In the third stage of this part of the study, predicted stream flows were obtained by summing all forecasted IMFs (IMF1 to IMF5). Table 3 summarizes the results of EMD-ANN models for each input combination. The three-input EMD-ANN model whose inputs were obtained by summation of the IMF1 to IMF5 series performed better than the other models based on the performance measures. Forecasted stream flows by the optimum EMD-ANN model are shown in Fig. 5. It is clear from the figure that the model closely follows the observed monthly time series.

Table 3 Performance values of the EMD-ANN models during the test period
Fig. 5
figure 5

Observed and predicted stream flow data by using the three-input EMD-ANN model during the test period

3.2 Forecasting of Stream Flow Data with ANN

In ANN forecasting models, the previous stream flow values from one to five months were used as inputs to the network to predict next month’s value. The optimum ANN models for each input combination was determined after trying various combinations. Table 4 gives the results of ANN models in the test period. Comparison of Table 3 and 4 indicates that the EMD-ANN model performs much better than the ANN model. The proposed hybrid model reduced the MSE, MAE values and increased the R value relatively by 36, 13 and 24.7 % respectively. The predicted stream flow data obtained from three-input ANN model in the test period are seen in Fig. 6. In this figure, the underestimation of the monthly peak values for the ANN model can be seen visually.

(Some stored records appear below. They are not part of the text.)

--- src/rtl/bhs_pkg.sv ---
// Shared types for the halt-controlled bus cycle sequencer.
// Assumes: one outstanding core request at a time.
package bhs_pkg;
    typedef enum logic [1:0] {
        ST_IDLE = 2'd0,  // no external cycle; internal requests served here
        ST_ADDR = 2'd1,  // address phase, address strobe only
        ST_DATA = 2'd2,  // data phase, waiting for termination
        ST_HALT = 2'd3   // parked after halt+error, retry pending
    } bhs_state_t;
endpackage

--- src/rtl/bhs_attr_hold.sv ---
// Holds the attributes of the current or most recent external cycle.
// Loads only when a new cycle is launched, so a retry or a re-drive after
// a bus grant reuses exactly the same values.
module bhs_attr_hold #(
    parameter int ADDR_W = 24,
    parameter int DATA_W = 16,
    parameter int FC_W   = 3,
    parameter int SIZE_W = 2
) (
    input  logic              clk,
    input  logic              rst_n,
    input  logic              load,
    input  logic [ADDR_W-1:0] d_addr,
    input  logic [FC_W-1:0]   d_fc,
    input  logic [SIZE_W-1:0] d_size,
    input  logic              d_write,
    input  logic [DATA_W-1:0] d_wdata,
    output logic [ADDR_W-1:0] q_addr,
    output logic [FC_W-1:0]   q_fc,
    output logic [SIZE_W-1:0] q_size,
    output logic              q_read,
    output logic [DATA_W-1:0] q_wdata
);
    // Capture the request attributes at cycle launch, otherwise hold.
    always_ff @(posedge clk) begin
        if (!rst_n) begin
            q_addr  <= '0;
            q_fc    <= '0;
            q_size  <= '0;
            q_read  <= 1'b1;
            q_wdata <= '0;
        end else if (load) begin
            q_addr  <= d_addr;
            q_fc    <= d_fc;
            q_size  <= d_size;
            q_read  <= ~d_write;
            q_wdata <= d_wdata;
        end
    end
endmodule

--- src/rtl/bhs_ctrl.sv ---
// Cycle state machine: launches external cycles, samples termination,
// halt and bus error on the same edge, and parks for a retry.
// Assumes: grant_in is not raised in the middle of an external cycle.
module bhs_ctrl
    import bhs_pkg::*;
(
    input  logic       clk,
    input  logic       rst_n,
    input  logic       req_valid,
    input  logic       req_internal,
    input  logic       resp_busy,
    input  logic       halt_in,
    input  logic       berr_in,
    input  logic       ack_in,
    input  logic       grant_in,
    output bhs_state_t st_q,
    output logic       load,
    output logic       fin_ok,
    output logic       fin_err,
    output logic       int_take
);
    bhs_state_t st_nxt;

    // Next-state and one-shot event decode.
    always_comb begin
        st_nxt   = st_q;
        load     = 1'b0;
        fin_ok   = 1'b0;
        fin_err  = 1'b0;
        int_take = 1'b0;
        unique case (st_q)
            ST_IDLE: begin
                if (req_valid && !resp_busy) begin
                    if (req_internal) begin
                        int_take = 1'b1;
                    end else if (!halt_in && !grant_in) begin
                        load   = 1'b1;
                        st_nxt = ST_ADDR;
                    end
                end
            end
            ST_ADDR: st_nxt = ST_DATA;
            ST_DATA: begin
                if (berr_in) begin
                    if (halt_in) begin
                        st_nxt = ST_HALT;
                    end else begin
                        fin_err = 1'b1;
                        st_nxt  = ST_IDLE;
                    end
                end else if (ack_in) begin
                    fin_ok = 1'b1;
                    st_nxt = ST_IDLE;
                end
            end
            ST_HALT: begin
                if (!halt_in && !grant_in) st_nxt = ST_ADDR;
            end
            default: st_nxt = ST_IDLE;
        endcase
    end

    // State register.
    always_ff @(posedge clk) begin
        if (!rst_n) st_q <= ST_IDLE;
        else        st_q <= st_nxt;
    end

    // the address phase lasts exactly one clock.
    a_r2_addr_one_clock: assert property (@(posedge clk) disable iff (!rst_n)
        (st_q == ST_ADDR) |=> (st_q == ST_DATA));

    // a parked retry is left only towards a new address phase.
    a_r5_halt_exit_to_addr: assert property (@(posedge clk) disable iff (!rst_n)
        (st_q == ST_HALT) |=> (st_q == ST_HALT || st_q == ST_ADDR));
endmodule

--- src/rtl/bhs_resp.sv ---
// Response register towards the core: done and error pulses plus read data.
module bhs_resp #(
    parameter int DATA_W = 16
) (
    input  logic              clk,
    input  logic              rst_n,
    input  logic              fin_ok,
    input  logic              fin_err,
    input  logic              int_take,
    input  logic [DATA_W-1:0] int_rdata,
    input  logic [DATA_W-1:0] bus_data_in,
    output logic              rsp_done,
    output logic              rsp_err,
    output logic [DATA_W-1:0] rsp_rdata
);
    // Register the completion pulses and select the returned data.
    always_ff @(posedge clk) begin
        if (!rst_n) begin
            rsp_done  <= 1'b0;
            rsp_err   <= 1'b0;
            rsp_rdata <= '0;
        end else begin
            rsp_done <= fin_ok | int_take;
            rsp_err  <= fin_err;
            if (int_take)    rsp_rdata <= int_rdata;
            else if (fin_ok) rsp_rdata <= bus_data_in;
        end
    end

    // an error pulse lasts a single cycle.
    a_r7_err_single: assert property (@(posedge clk) disable iff (!rst_n)
        rsp_err |=> !rsp_err);

    // done and error never coincide.
    a_r8_done_err_exclusive: assert property (@(posedge clk) disable iff (!rst_n)
        !(rsp_done && rsp_err));
endmodule

--- src/rtl/bus_halt_sequencer.sv ---
// Top level of the halt-controlled external bus cycle sequencer.
// Ties the state machine, the attribute holder and the response register
// together and forms the strobes and drive enables from the cycle state.
// Assumes: the core holds a request until rsp_done or rsp_err pulses.
module bus_halt_sequencer
    import bhs_pkg::*;
#(
    parameter int ADDR_W = 24,
    parameter int DATA_W = 16,
    parameter int FC_W   = 3,
    parameter int SIZE_W = 2
) (
    input  logic              clk,
    input  logic              rst_n,
    input  logic              req_valid,
    input  logic              req_internal,
    input  logic              req_write,
    input  logic [ADDR_W-1:0] req_addr,
    input  logic [FC_W-1:0]   req_fc,
    input  logic [SIZE_W-1:0] req_size,
    input  logic [DATA_W-1:0] req_wdata,
    input  logic [DATA_W-1:0] int_rdata,
    output logic              rsp_done,
    output logic              rsp_err,
    output logic [DATA_W-1:0] rsp_rdata,
    input  logic              halt_in,
    input  logic              berr_in,
    input  logic              ack_in,
    input  logic              grant_in,
    input  logic [DATA_W-1:0] bus_data_in,
    output logic [ADDR_W-1:0] bus_addr,
    output logic [FC_W-1:0]   bus_fc,
    output logic [SIZE_W-1:0] bus_size,
    output logic              bus_read,
    output logic              addr_oe,
    output logic [DATA_W-1:0] bus_data_out,
    output logic              data_oe,
    output logic              as_o,
    output logic              ds_o
);
    bhs_state_t st_q;
    logic       load, fin_ok, fin_err, int_take;

    bhs_ctrl u_ctrl (
        .clk          (clk),
        .rst_n        (rst_n),
        .req_valid    (req_valid),
        .req_internal (req_internal),
        .resp_busy    (rsp_done | rsp_err),
        .halt_in      (halt_in),
        .berr_in      (berr_in),
        .ack_in       (ack_in),
        .grant_in     (grant_in),
        .st_q         (st_q),
        .load         (load),
        .fin_ok       (fin_ok),
        .fin_err      (fin_err),
        .int_take     (int_take)
    );

    bhs_attr_hold #(
        .ADDR_W (ADDR_W),
        .DATA_W (DATA_W),
        .FC_W   (FC_W),
        .SIZE_W (SIZE_W)
    ) u_hold (
        .clk     (clk),
        .rst_n   (rst_n),
        .load    (load),
        .d_addr  (req_addr),
        .d_fc    (req_fc),
        .d_size  (req_size),
        .d_write (req_write),
        .d_wdata (req_wdata),
        .q_addr  (bus_addr),
        .q_fc    (bus_fc),
        .q_size  (bus_size),
        .q_read  (bus_read),
        .q_wdata (bus_data_out)
    );

    bhs_resp #(
        .DATA_W (DATA_W)
    ) u_resp (
        .clk         (clk),
        .rst_n       (rst_n),
        .fin_ok      (fin_ok),
        .fin_err     (fin_err),
        .int_take    (int_take),
        .int_rdata   (int_rdata),
        .bus_data_in (bus_data_in),
        .rsp_done    (rsp_done),
        .rsp_err     (rsp_err),
        .rsp_rdata   (rsp_rdata)
    );

    // Strobes and drive enables follow the cycle phase and bus ownership.
    always_comb begin
        as_o    = (st_q == ST_ADDR) || (st_q == ST_DATA);
        ds_o    = (st_q == ST_DATA);
        data_oe = as_o && !bus_read;
        addr_oe = !grant_in;
    end

    // a termination under halt leaves the bus quiet on the next clock.
    a_r3_quiet_after_halt: assert property (@(posedge clk) disable iff (!rst_n)
        (ds_o && halt_in && (ack_in || berr_in)) |=> (!as_o && !ds_o && !data_oe));

    // attribute lines move only when a new cycle's strobe rises.
    a_r4_attrs_steady: assert property (@(posedge clk) disable iff (!rst_n)
        !$stable({bus_addr, bus_fc, bus_size, bus_read}) |-> $rose(as_o));

    // halt with bus error reports nothing to the core.
    a_r5_retry_silent: assert property (@(posedge clk) disable iff (!rst_n)
        (ds_o && halt_in && berr_in) |=> (!rsp_done && !rsp_err));

    // a cycle starts only from a released, owned bus.
    a_r6_launch_released: assert property (@(posedge clk) disable iff (!rst_n)
        $rose(as_o) |-> $past(!halt_in && !grant_in));

    // bus error without halt is reported as an error pulse.
    a_r7_err_reported: assert property (@(posedge clk) disable iff (!rst_n)
        (ds_o && !halt_in && berr_in) |=> (rsp_err && !as_o));

    // an internal completion never comes with an external strobe.
    a_r1_internal_no_strobe: assert property (@(posedge clk) disable iff (!rst_n)
        (rsp_done && !$past(ds_o)) |-> !as_o);
endmodule

--- config.mk ---
export PLATFORM = sky130hd
export DESIGN_NAME = bus_halt_sequencer
export DESIGN_NICKNAME = d
export VERILOG_FILES = /design/src/rtl/bhs_pkg.sv /design/src/rtl/bhs_attr_hold.sv /design/src/rtl/bhs_ctrl.sv /design/src/rtl/bhs_resp.sv /design/src/rtl/bus_halt_sequencer.sv
export SDC_FILE = /design/constraint.sdc
export NUM_CORES = 1
export LEC_CHECK = 0
export BUFFER_PORTS_ARGS = -buffer_cell sky130_fd_sc_hd__buf_4
export CAP_MARGIN = 20
export CORE_MARGIN = 4
export CORE_UTILIZATION = 40
export CTS_CLUSTER_SIZE = 14
export DETAILED_ROUTE_END_ITERATION = 7
export PLACE_DENSITY = 0.76
export SYNTH_ARGS = -nofsm -noshare
export SYNTH_HDL_FRONTEND = slang
export SYNTH_SLANG_ARGS = --single-unit
--- constraint.sdc ---
create_clock -name clk -period 1.4 [get_ports clk]
set_input_delay 0.28 -clock clk [delete_from_list [all_inputs] [get_ports clk]]
set_output_delay 0.28 -clock clk [all_outputs]
set_load 0.01 [all_outputs]
==> metrics <==
result of the run=finished with violations; violations in the final reports=negative setup slack; most used standard cells in the synthesized netlist=66 x sky130_fd_sc_hd__dfxtp_1, 47 x sky130_fd_sc_hd__o21ai_0, 45 x sky130_fd_sc_hd__nand3_1; vias in the first global route=approximately 3100; die extent in x=92.45 um; Yosys cell types=30; most repeated cell in the gate-level netlist after synthesis=sky130_fd_sc_hd__dfxtp_1; wire length of the first global-routing pass=approximately 15000 um; count of port buffers added during placement=approximately 150; total nets after synthesis=roughly 400; Clk Latency, worst-skew pair=roughly 0.35 ns; estimated wirelength of the detail-placed design=6477 um; total number of vias=approximately 3400; number of clock sinks seen by CTS=66; routed wirelength normalized by instance count=21.51 um; final critical path time including I/O delays and setup=1.549 ns; met3 WL post-DR=about 930 um; die extent in y=between 90 and 100 um; final estimated routing congestion in global placement=about 0.84; Post-Synthesis Mean Instance Area=9.143 um2; first drt pass iteration count=4; core outline area=6869 um2; Max-Slew Margin vs Limit=between 60% and 70%; TritonCTS buffer count=9; minimum setup slack among reg-to-reg paths=-0.14 ns; number of pins with negative max-slew slack in the final report=0; Placement Cell Area=4272 um2; netlist area before placement=2853 um2; total number of H-tree levels=3; fraction of the cycle the final worst path needs=110.7%; aggregate global routing overflow=0; count of hold buffers inserted by post-cts repair=0; total negative slack for setup checks=-3.603 ns; data required time at the worst endpoint=~1.1 ns; dominant cells by area after synthesis=sky130_fd_sc_hd__dfxtp_1 46%, sky130_fd_sc_hd__a21boi_0 11%, sky130_fd_sc_hd__o21ai_0 8.2%; post-route standard cell area excluding fillers=5439 um2; M1 wire length=4761 um; Peak Freq=approximately 650 MHz; Hold Vio Cnt, Final=0; Yosys warnings=0; arrival time of the worst setup path=1.27 ns; final layout net count=around 580; Post-Route Skew=roughly 0.008 ns; areal power density over the cells=about 970 nW/um2; number of synthesized register bits=66; total die area=8547 um2; total instance count after detailed placement=approximately 550; share of flip-flops with an asynchronous set or reset=0%; number of non-filler instances in the completed layout=just under 600; slew of the pin with the lowest slew margin=~0.45 ns; CTS tree=yes; maximum ir drop on the vdd rail=slightly below 0.6 mV; clk buf depth=2; pin count of the biggest net entering global routing=46; Synth Instances=~310; remaining antenna violation count after routing=0; Routed met2 length=around 6400 um; drt total wl=approximately 13000 um; number of inserted diodes=0; final routed DRC violation total=0; Max-cap violations=0; CP max FO=2; dominant register cell in the synthesized netlist=sky130_fd_sc_hd__dfxtp_1; number of enable flip-flop cells after synthesis=0; final hold slack=between 0.15 and 0.2 ns; Placement Setup Slack=-0.1642 ns; number of placement rows=30; area added between synthesis and finish=90.66%; IO Count=~150; Core Util, Final=between 70% and 80%; total of fill cells in the finished design=around 440; worst setup path class=flop to output port; root buf cell=sky130_fd_sc_hd__clkbuf_8; layout cell share with drive strength beyond 1=around 64%; min-delay worst type=primary input to flop; Total Power Consumption=5.277 mW; crit path capture type=output port; area share of the leading cell type in the synthesized netlist=between 40 and 50%; cell taking the most area after synthesis=sky130_fd_sc_hd__dfxtp_1; leak pwr=2.191 nW; Initial Utilization=between 40% and 50%; min setup slack post-route=-0.1495 ns; crit path launch type=flop; sequential share of the synthesized area=46.32%; DRC marker count from the first detailed-route iteration=201; max layer used=met4; Clock transition at path regs=roughly 0.070 ns; GRT Util Overall=between 20% and 30%; number of vias per cell=5.746; antenna violations before repair=0; RSZ-0062 raised after global routing=yes; total of endpoints with negative setup slack in the final report=between 60 and 70
-- final cells by class --
| cell class | instances | area [um2] | area share (%) |
|---|---|---|---|
| inverters | 5 | 23.77 | 0.4371 |
| clock buffers | 9 | 123.9 | 2.277 |
| repair buffers | 201 | 1854 | 34.09 |
| flip-flops and latches | 66 | 1326 | 24.38 |
| clock inverters | 7 | 141.4 | 2.599 |
| multi-input cells | 210 | 1849 | 34.00 |
| well taps | 96 | 120.1 | 2.208 |
-- critical path, cell delays in order (launching register included) --
cell	delay, ns
sky130_fd_sc_hd__dfxtp_2	0.36
sky130_fd_sc_hd__inv_4	0.06
sky130_fd_sc_hd__ha_4	0.27
sky130_fd_sc_hd__inv_4	0.05
sky130_fd_sc_hd__nor2_4	0.08
sky130_fd_sc_hd__buf_6	0.11
-- logic make-up (layout without fill, tap and decap cells) --
group | count (synthesis) | in the layout | share of synthesized area, %
adders and majority gates | 3 | 3 | 1.316
AOI/OAI and AO/OA | 128 | 128 | 28.38
muxes | 18 | 18 | 6.316
buffers and inverters | 37 | 222 | 5.746
and+or+nand+nor | 60 | 61 | 11.93
DFF | 66 | 66 | 46.32
-- layer usage --
layer	up-vias	track usage, %
li1	1524	-
met1	1662	26.83
met2	180	39.58
met3	47	4.062
met4	0	11.76
met5	-	0
-- placed cells by master, fill, tap and decap left out, types with 8 or more instances in the layout --
cell type,count
sky130_fd_sc_hd__a21boi_1,36
sky130_fd_sc_hd__a21boi_2,9
sky130_fd_sc_hd__a21oi_1,17
sky130_fd_sc_hd__buf_12,10
sky130_fd_sc_hd__buf_4,167
sky130_fd_sc_hd__buf_6,14
sky130_fd_sc_hd__clkbuf_16,8
sky130_fd_sc_hd__clkbuf_8,9
sky130_fd_sc_hd__dfxtp_1,62
sky130_fd_sc_hd__mux2i_1,15
sky130_fd_sc_hd__nand3_1,17
sky130_fd_sc_hd__nand3_2,25
sky130_fd_sc_hd__o21ai_2,42
sky130_fd_sc_hd__o31ai_1,15
-- flip-flops by register name, indices dropped and copies added (netlist names) --
signal            flops
u_hold.q_wdata       16
u_hold.q_addr        24
u_hold.q_fc           3
u_resp.rsp_rdata     16
u_ctrl.st_q           2
u_hold.q_size         2
u_hold.q_read         1
u_resp.rsp_err        1
u_resp.rsp_done       1
-- report_power, final --
| group | leakage (nW) | total (mW) | internal, mW | switching, mW |
|---|---|---|---|---|
| Sequential | 0.538 | 1.99 | 1.94 | 0.0467 |
| Combinational | 1.52 | 1.13 | 0.594 | 0.540 |
| Clock | 0.129 | 2.15 | 1.36 | 0.791 |
| Total | 2.19 | 5.28 | 3.90 | 1.38 |
-- final timing paths --
path                    startpoint                  end  cells after the start
setup / recovery    u_ctrl.st_q[0]              data_oe                      5
hold / removal           req_write        u_hold.q_read                      2
setup reg to reg    u_ctrl.st_q[0]  u_resp.rsp_rdata[2]                      6
hold reg to reg   u_hold.q_addr[6]     u_hold.q_addr[6]                      2
-- what timing repair did --
item,in CTS,in global routing
cloned,4,12
buffers inserted,4,6
endpoints found under the setup margin,57,68
resized for setup,44,172
pin swaps,3,79
No activity file was read; power rests on OpenSTA's default activity.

Table 4 Performance values of the ANN models in the test period
Fig. 6
figure 6

Observed and predicted stream flow data by using the three-input ANN model during the test period

4 Conclusion

In our study, the EMD-ANN model was investigated for the forecasting of stream flow data. Time series data was decomposed and five level sub-time series named IMF1-IMF5 were obtained for the purpose of forecasting. Each IMF component was used as input to the EMD-ANN model. After forecasting IMF’s, predicted results were obtained by summation of all forecasted IMFs. The proposed model were tested by applying previous one to five months input combinations of the stream flow data of Yamula station on Kizilirmak River in Turkey. The test results of the EMD-ANN model were compared with the single ANN model. The optimal test results were obtained for the three-input to EMD-ANN model. Comparison results showed that the EMD-ANN model provided a superior alternative to the ANN model by reducing the MSE and MAE values by 36 and 13 % respectively and increasing the R value by % 24.7.